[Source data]
This design comes from an exercise in tuning for small area on the open sky130 flow, not from production work. In this exercise RTL edits were held to simulation tests only and were not proved equivalent to the original. Power is estimated from default activity; no workload was simulated. The clock port is modelled as an ideal driver; clocking choices that lean on that would not hold on a real chip.

==> flow/design.v (excerpt) <==
module data_memory #(
  parameter int DEPTH = 64
) (
  input  logic        clk,
  input  logic        rst_n,
  input  logic        mwr,
  input  logic [31:0] addr,
  input  logic [31:0] wd,
  output logic [31:0] rd
);
Size: about 5700 cells after synthesis, about 99 I/O pins.
==> flow/config.mk <==
export PLATFORM = sky130hd
export DESIGN_NAME = data_memory
export DESIGN_NICKNAME = data_memory
export VERILOG_FILES = /design/flow/design.v
export SDC_FILE = /design/flow/constraint.sdc
export NUM_CORES = 4
export LEC_CHECK = 0
export CAP_MARGIN = 20
export CORE_MARGIN = 2
export CORE_UTILIZATION = 55
export PLACE_DENSITY = 0.8
export SETUP_SLACK_MARGIN = 0.2
export SLEW_MARGIN = 20
==> flow/constraint.sdc <==
create_clock -name core_clock -period 7.5 [get_ports {clk}]
set_input_delay 1.5000 -clock core_clock [delete_from_list [all_inputs] [get_ports {clk}]]
set_output_delay 1.5000 -clock core_clock [all_outputs]
set_load 0.01 [all_outputs]
standard.sh (not shown) runs the stock make flow with config.mk's settings and CLKGATE_MAP_FILE= SYNTH_SCRIPT=/design/flow/synth_recipe.tcl, a recipe that flattens the netlist after the stock synthesis.
==> flow/flow/run.sh <==
#!/bin/bash
# Layout of data_memory with a hand-built gate netlist around the standard
# synthesis's registers: standard synthesis, then flow/gen_netlist.py rewrites
# the logic between the registers (same register names and cell types), then
# the standard layout from floorplan to finish.
set -euo pipefail
R=orfs/results/${FLOW_PLATFORM}/data_memory/base
bash standard.sh synth > standard_synth.log 2>&1
cp "$R/1_2_yosys.v" standard_1_2_yosys.v
python3 flow/gen_netlist.py standard_1_2_yosys.v hand_netlist.v > gen_netlist.log 2>&1
cp hand_netlist.v "$R/1_2_yosys.v"
rm -f "$R/1_synth.odb" "$R/1_synth.sdc"
# Clock tree: no dummy loads, sink clusters of up to 30 on clkbuf_16.
export CTS_ARGS="-sink_clustering_enable -repair_clock_nets -dont_use_dummy_load -buf_list sky130_fd_sc_hd__clkbuf_16 -sink_clustering_size 30 -sink_clustering_max_diameter 100"
# Port buffers: the smallest buffer rather than the flow's default pick.
export BUFFER_PORTS_ARGS="-buffer_cell sky130_fd_sc_hd__buf_1"
bash standard.sh > standard_layout.log 2>&1
==> flow/flow/gen_netlist.py <==
#!/usr/bin/env python3
"""Writes the gate-level netlist of data_memory (64 x 32) with sky130hd cells.

usage: gen_netlist.py STANDARD_NETLIST OUT_NETLIST

The registers are those of the standard synthesis of rtl/data_memory.sv, with
the same instance names and cell types; the script checks that the standard
netlist holds exactly these and stops otherwise. The logic around them is
built here by hand:
  - in range: nor4 over addr[31:8], combined to two 'out of range' terms;
  - pend: set by the clear, cleared by each clock edge (D tied low);
  - address decode: predecoded lines for addr[4:2] and addr[7:5] (the
    latter also with the range and write terms folded in), one and2 per
    word for the write select, one and2 per word for the read select (the
    address alone) and one o21a per word for the hold term (not written and
    not pend), in drive strength 2 as each drives 32 gates;
  - each data bit: a22o (write ? wd : hold & q) in front of its flip-flop;
  - each read bit: a22oi over two words at a time, then nand4, nor4, and a
    last a21boi that also applies the range and pend terms.
"""
import re
import sys

W, B = 64, 32
C = "sky130_fd_sc_hd__"


def main():
    std, out = sys.argv[1], sys.argv[2]
    text = open(std).read()
    regs = {n: t for t, n in re.findall(r"\b" + C + r"(\w+)\s+\\(\S+)\s*\(", text)}
    regs = {n: t for n, t in regs.items() if "DFF" in n or t.startswith(("df", "edf", "sdf"))}
    want = {f"mem[{k}]$_DFF_P_": "dfxtp_1" for k in range(W * B)}
    pend_type = regs.get("pend$_DFF_PN1_", "")
    if pend_type.startswith("dfstp_"):
        want["pend$_DFF_PN1_"] = pend_type
    if regs != want:
        extra = sorted(set(regs.items()) - set(want.items()))[:5]
        missing = sorted(set(want.items()) - set(regs.items()))[:5]
        sys.exit(f"registers differ from the expected ones: extra {extra} missing {missing}")

    cells = []
    wires = []
    n = [0]

    def cell(typ, pins, name=None):
        n[0] += 1
        inst = name if name else f"g{n[0]}"
        conns = ", ".join(f".{p}({s})" for p, s in pins.items())
        cells.append(f"  {C}{typ} {inst} ({conns});")

    def wire(name):
        wires.append(name)
        return name

    # in range: r[g] = 1 when addr[8+4g +: 4] is all zero; oor0/oor1 = 1 when out of range
    r = []
    for g in range(6):
        s = wire(f"rz{g}")
        cell("nor4_1", dict(A=f"addr[{8+4*g}]", B=f"addr[{9+4*g}]", C=f"addr[{10+4*g}]",
                            D=f"addr[{11+4*g}]", Y=s))
        r.append(s)
    oor0, oor1 = wire("oor0"), wire("oor1")
    cell("nand3_1", dict(A=r[0], B=r[1], C=r[2], Y=oor0))
    cell("nand3_1", dict(A=r[3], B=r[4], C=r[5], Y=oor1))
    # pend, and its complement
    pend, npend, lo0 = wire("pend"), wire("npend"), wire("tie_lo")
    cell("conb_1", dict(LO=lo0))
    cell(pend_type, dict(CLK="clk", D=lo0, SET_B="rst_n", Q=pend), name="\\pend$_DFF_PN1_ ")
    cell("inv_2", dict(A=pend, Y=npend))
    # wgo: in range and write; rgo: in range and not pend (gates rd)
    wgo, rgo = wire("wgo"), wire("rgo")
    cell("nor3_1", dict(A=oor0, B=oor1, C="mwr", Y=wgo))
    cell("nor3_1", dict(A=oor0, B=oor1, C=pend, Y=rgo))
    # address bit complements
    an = {}
    for k in range(2, 8):
        an[k] = wire(f"an{k}")
        cell("inv_1", dict(A=f"addr[{k}]", Y=an[k]))

    def lit(k, v):
        return f"addr[{k}]" if v else an[k]

    # low predecode (active low): lon[j] = 0 when addr[4:2] == j
    lon = []
    for j in range(8):
        s = wire(f"lon{j}")
        cell("nand3_1", dict(A=lit(2, j & 1), B=lit(3, j >> 1 & 1), C=lit(4, j >> 2 & 1), Y=s))
        lon.append(s)
    # active-high predecodes
    lo_h = []
    for j in range(8):
        s = wire(f"lo{j}")
        cell("and3_1", dict(A=lit(2, j & 1), B=lit(3, j >> 1 & 1), C=lit(4, j >> 2 & 1), X=s))
        lo_h.append(s)
    hw_h, hr_h = [], []
    for j in range(8):
        s = wire(f"hw{j}")
        cell("and4_1", dict(A=lit(5, j & 1), B=lit(6, j >> 1 & 1), C=lit(7, j >> 2 & 1), D=wgo, X=s))
        hw_h.append(s)
        s = wire(f"hr{j}")
        cell("and3_1", dict(A=lit(5, j & 1), B=lit(6, j >> 1 & 1), C=lit(7, j >> 2 & 1), X=s))
        hr_h.append(s)
    # high predecode (active low) of the write term, for the hold terms
    hwn = []
    for j in range(8):
        s = wire(f"hwn{j}")
        cell("nand4_1", dict(A=lit(5, j & 1), B=lit(6, j >> 1 & 1), C=lit(7, j >> 2 & 1), D=wgo, Y=s))
        hwn.append(s)

    we, hold, rsel = [], [], []
    for i in range(W):
        lo, hi = i % 8, i // 8
        w = wire(f"we{i}")
        cell("and2_2", dict(A=lo_h[lo], B=hw_h[hi], X=w))
        h = wire(f"hold{i}")
        cell("o21a_2", dict(A1=lon[lo], A2=hwn[hi], B1=npend, X=h))
        rs = wire(f"rsel{i}")
        cell("and2_2", dict(A=lo_h[lo], B=hr_h[hi], X=rs))
        we.append(w); hold.append(h); rsel.append(rs)

    # data bits
    mq = {}
    for i in range(W):
        for b in range(B):
            k = i * B + b
            q = wire(f"mq{i}_{b}")
            d = wire(f"md{i}_{b}")
            cell("dfxtp_1", dict(CLK="clk", D=d, Q=q), name=f"\\mem[{k}]$_DFF_P_ ")
            cell("a22o_1", dict(A1=we[i], A2=f"wd[{b}]", B1=hold[i], B2=q, X=d))
            mq[i, b] = q

    # read: a22oi over two words at a time, then nand4, nor4, nand2. (The
    # netlist is also simulated with Verilator: a222oi cells, three words at
    # a time, make its C++ build run for many minutes.)
    for b in range(B):
        low = []
        for g in range(32):
            s = wire(f"rn{b}_{g}")
            i = 2 * g
            cell("a22oi_1", dict(A1=rsel[i], A2=mq[i, b], B1=rsel[i+1], B2=mq[i+1, b], Y=s))
            low.append(s)
        hi = []
        for g in range(8):
            s = wire(f"ry{b}_{g}")
            cell("nand4_1", dict(A=low[4*g], B=low[4*g+1], C=low[4*g+2], D=low[4*g+3], Y=s))
            hi.append(s)
        z0, z1 = wire(f"rz{b}_0"), wire(f"rz{b}_1")
        cell("nor4_1", dict(A=hi[0], B=hi[1], C=hi[2], D=hi[3], Y=z0))
        cell("nor4_1", dict(A=hi[4], B=hi[5], C=hi[6], D=hi[7], Y=z1))
        cell("a21boi_0", dict(A1=z0, A2=z1, B1_N=rgo, Y=f"rd[{b}]"))

    with open(out, "w") as f:
        f.write("module data_memory(clk, rst_n, mwr, addr, wd, rd);\n")
        f.write("  input clk;\n  input rst_n;\n  input mwr;\n  input [31:0] addr;\n"
                "  input [31:0] wd;\n  output [31:0] rd;\n")
        for w_ in wires:
            f.write(f"  wire {w_};\n")
        f.write("\n".join(cells) + "\n")
        f.write("endmodule\n")


if __name__ == "__main__":
    main()
Edit:
CAP_MARGIN = 5   (was 20)
PLACE_DENSITY = unset   (was 0.8)
SLEW_MARGIN = 5   (was 20)
=>
- The changed run passed the timing, design-rule and antenna checks
- final area rises by 0.41%
- worst hold slack barely changes
- setup slack is worse by 0.30 ns
- maximum frequency falls by 4.0%
- sequential power hardly moves
- routed wire length rises by 7.1%
- global-route usage rises by 2.8 points
- core utilization rises by 0.24 points
- clock skew rises by 0.012 ns
- via count falls by 1.2%
- register-to-register slack is about the same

→ **BRIEF**:
In the entries above, find the line with "return name" and the line with "# pend, and its complement", then set down exactly those two and every line between them, nothing else.

→ **REPLY TO THE EXERCISE**:
        return name

    # in range: r[g] = 1 when addr[8+4g +: 4] is all zero; oor0/oor1 = 1 when out of range
    r = []
    for g in range(6):
        s = wire(f"rz{g}")
        cell("nor4_1", dict(A=f"addr[{8+4*g}]", B=f"addr[{9+4*g}]", C=f"addr[{10+4*g}]",
                            D=f"addr[{11+4*g}]", Y=s))
        r.append(s)
    oor0, oor1 = wire("oor0"), wire("oor1")
    cell("nand3_1", dict(A=r[0], B=r[1], C=r[2], Y=oor0))
    cell("nand3_1", dict(A=r[3], B=r[4], C=r[5], Y=oor1))
    # pend, and its complement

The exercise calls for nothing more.